=== REQUIRED WORK ===
Look through the entries below, please, and copy every line with the word "layer".

=== SOURCE DATA ===

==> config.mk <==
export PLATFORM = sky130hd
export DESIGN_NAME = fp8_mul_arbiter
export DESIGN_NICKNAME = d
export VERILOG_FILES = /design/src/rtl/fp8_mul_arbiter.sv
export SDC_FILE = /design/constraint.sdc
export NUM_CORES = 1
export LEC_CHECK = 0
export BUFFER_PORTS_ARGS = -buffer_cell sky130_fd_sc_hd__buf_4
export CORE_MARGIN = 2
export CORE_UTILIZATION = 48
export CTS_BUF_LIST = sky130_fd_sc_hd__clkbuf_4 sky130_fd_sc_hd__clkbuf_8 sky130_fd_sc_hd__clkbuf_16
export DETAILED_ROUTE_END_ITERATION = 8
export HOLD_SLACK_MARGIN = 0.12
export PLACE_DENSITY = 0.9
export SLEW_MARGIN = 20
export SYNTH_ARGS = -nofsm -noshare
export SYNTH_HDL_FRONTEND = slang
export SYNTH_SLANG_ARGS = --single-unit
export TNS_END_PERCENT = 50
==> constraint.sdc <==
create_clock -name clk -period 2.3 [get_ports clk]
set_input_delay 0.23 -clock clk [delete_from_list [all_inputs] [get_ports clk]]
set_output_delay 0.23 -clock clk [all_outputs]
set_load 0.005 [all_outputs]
---
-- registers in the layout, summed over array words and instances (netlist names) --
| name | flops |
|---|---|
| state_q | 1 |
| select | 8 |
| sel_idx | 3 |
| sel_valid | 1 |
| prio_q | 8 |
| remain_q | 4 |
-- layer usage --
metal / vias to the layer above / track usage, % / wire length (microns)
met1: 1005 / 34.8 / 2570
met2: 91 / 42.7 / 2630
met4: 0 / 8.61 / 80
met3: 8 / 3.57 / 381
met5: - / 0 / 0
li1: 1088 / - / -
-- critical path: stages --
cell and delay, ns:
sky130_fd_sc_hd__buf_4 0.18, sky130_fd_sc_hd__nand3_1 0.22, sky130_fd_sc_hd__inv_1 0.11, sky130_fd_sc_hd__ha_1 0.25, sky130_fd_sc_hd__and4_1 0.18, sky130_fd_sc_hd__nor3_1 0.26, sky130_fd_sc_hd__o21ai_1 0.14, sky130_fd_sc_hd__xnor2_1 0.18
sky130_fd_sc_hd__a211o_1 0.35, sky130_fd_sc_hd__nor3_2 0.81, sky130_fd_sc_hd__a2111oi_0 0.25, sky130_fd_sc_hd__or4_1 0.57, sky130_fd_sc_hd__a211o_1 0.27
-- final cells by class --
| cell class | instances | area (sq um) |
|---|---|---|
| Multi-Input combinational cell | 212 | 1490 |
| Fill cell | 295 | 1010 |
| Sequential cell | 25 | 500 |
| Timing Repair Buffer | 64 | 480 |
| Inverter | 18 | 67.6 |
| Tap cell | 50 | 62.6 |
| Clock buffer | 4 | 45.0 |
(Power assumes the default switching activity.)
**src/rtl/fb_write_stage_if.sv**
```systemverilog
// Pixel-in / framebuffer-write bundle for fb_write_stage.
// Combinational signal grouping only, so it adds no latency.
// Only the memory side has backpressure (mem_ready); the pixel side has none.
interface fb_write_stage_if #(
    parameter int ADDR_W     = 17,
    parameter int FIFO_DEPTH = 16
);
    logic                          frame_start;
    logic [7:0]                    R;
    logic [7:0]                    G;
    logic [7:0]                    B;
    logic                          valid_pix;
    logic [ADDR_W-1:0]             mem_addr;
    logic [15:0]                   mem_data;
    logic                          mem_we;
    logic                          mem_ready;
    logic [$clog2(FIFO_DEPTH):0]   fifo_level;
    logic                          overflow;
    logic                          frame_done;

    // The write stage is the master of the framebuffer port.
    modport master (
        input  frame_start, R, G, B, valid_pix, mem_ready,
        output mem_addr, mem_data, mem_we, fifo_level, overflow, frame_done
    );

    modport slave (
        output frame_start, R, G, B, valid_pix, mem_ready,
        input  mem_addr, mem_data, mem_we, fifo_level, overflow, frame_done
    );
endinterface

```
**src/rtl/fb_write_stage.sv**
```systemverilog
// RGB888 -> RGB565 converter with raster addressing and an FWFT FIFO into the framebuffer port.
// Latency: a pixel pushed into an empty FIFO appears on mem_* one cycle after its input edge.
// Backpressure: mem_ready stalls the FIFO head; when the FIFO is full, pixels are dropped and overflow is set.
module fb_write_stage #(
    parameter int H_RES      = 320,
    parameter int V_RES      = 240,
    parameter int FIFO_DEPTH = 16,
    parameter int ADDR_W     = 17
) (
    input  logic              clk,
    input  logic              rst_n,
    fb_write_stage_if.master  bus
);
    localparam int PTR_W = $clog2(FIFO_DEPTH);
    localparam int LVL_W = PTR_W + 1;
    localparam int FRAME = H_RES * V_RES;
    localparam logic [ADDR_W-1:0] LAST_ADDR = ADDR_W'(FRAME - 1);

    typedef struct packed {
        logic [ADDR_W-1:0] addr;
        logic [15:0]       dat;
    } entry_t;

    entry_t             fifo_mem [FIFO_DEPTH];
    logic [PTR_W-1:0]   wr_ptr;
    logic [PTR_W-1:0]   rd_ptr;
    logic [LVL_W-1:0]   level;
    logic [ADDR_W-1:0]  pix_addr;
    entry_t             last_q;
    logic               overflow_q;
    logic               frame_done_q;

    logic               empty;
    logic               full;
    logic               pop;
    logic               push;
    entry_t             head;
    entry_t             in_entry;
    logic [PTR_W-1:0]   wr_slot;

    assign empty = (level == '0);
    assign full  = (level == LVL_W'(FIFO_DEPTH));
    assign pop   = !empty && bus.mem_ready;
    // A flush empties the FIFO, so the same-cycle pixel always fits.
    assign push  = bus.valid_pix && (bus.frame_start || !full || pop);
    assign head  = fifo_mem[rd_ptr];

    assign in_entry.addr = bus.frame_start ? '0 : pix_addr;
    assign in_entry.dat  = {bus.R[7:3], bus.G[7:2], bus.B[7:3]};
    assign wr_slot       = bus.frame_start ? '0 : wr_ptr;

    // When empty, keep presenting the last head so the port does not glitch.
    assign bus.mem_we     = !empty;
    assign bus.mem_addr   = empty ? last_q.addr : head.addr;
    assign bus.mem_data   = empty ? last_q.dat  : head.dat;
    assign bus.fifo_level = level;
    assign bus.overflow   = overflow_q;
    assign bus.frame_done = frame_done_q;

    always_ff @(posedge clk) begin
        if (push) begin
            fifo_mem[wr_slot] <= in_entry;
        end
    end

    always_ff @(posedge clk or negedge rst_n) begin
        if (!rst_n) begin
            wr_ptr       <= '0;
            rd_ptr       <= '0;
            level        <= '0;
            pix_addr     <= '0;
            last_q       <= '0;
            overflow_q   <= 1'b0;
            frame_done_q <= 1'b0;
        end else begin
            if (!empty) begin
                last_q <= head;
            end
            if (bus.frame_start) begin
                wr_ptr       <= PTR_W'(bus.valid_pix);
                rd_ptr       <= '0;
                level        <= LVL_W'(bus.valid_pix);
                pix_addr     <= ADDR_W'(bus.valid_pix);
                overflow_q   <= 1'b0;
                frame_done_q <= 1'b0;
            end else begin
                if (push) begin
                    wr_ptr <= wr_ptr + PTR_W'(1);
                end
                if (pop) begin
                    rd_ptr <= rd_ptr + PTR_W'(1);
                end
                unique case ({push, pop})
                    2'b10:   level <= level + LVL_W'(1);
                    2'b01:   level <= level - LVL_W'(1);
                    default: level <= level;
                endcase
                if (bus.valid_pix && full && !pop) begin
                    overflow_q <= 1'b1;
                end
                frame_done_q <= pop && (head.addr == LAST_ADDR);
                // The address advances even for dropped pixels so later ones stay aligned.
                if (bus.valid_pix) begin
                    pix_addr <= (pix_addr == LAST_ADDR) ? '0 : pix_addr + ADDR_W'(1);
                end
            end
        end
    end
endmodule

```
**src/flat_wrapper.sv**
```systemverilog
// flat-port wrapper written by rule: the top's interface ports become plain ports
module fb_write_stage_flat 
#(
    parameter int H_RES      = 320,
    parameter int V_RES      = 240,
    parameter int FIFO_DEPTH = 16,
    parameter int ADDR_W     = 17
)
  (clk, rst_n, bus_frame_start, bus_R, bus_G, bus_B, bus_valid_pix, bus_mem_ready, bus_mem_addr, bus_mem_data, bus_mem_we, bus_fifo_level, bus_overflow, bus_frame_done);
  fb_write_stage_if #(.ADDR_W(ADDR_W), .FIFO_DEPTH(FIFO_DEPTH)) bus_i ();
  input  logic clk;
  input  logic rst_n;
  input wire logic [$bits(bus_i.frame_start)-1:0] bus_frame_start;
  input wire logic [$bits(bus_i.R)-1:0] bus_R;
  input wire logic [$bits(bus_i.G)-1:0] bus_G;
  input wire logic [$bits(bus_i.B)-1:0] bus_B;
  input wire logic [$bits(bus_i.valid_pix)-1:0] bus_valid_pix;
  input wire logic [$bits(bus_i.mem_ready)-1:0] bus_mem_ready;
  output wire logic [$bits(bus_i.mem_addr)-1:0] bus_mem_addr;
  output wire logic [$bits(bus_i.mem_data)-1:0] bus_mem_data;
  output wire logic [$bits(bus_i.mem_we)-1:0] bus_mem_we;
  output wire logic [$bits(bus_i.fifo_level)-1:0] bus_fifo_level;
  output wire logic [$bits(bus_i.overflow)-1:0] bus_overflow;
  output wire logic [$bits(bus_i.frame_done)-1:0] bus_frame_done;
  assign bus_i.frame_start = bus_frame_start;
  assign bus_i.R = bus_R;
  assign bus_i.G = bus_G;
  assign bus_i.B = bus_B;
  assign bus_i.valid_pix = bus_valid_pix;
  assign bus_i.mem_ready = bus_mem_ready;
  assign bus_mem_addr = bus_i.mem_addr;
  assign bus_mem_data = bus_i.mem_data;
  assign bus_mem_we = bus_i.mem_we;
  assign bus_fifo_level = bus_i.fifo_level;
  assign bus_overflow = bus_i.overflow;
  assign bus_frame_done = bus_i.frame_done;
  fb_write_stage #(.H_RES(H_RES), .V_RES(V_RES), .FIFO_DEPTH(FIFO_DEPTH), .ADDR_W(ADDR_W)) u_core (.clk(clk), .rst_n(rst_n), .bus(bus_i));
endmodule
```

=== THE ANSWER ===
-- layer usage --
metal / vias to the layer above / track usage, % / wire length (microns)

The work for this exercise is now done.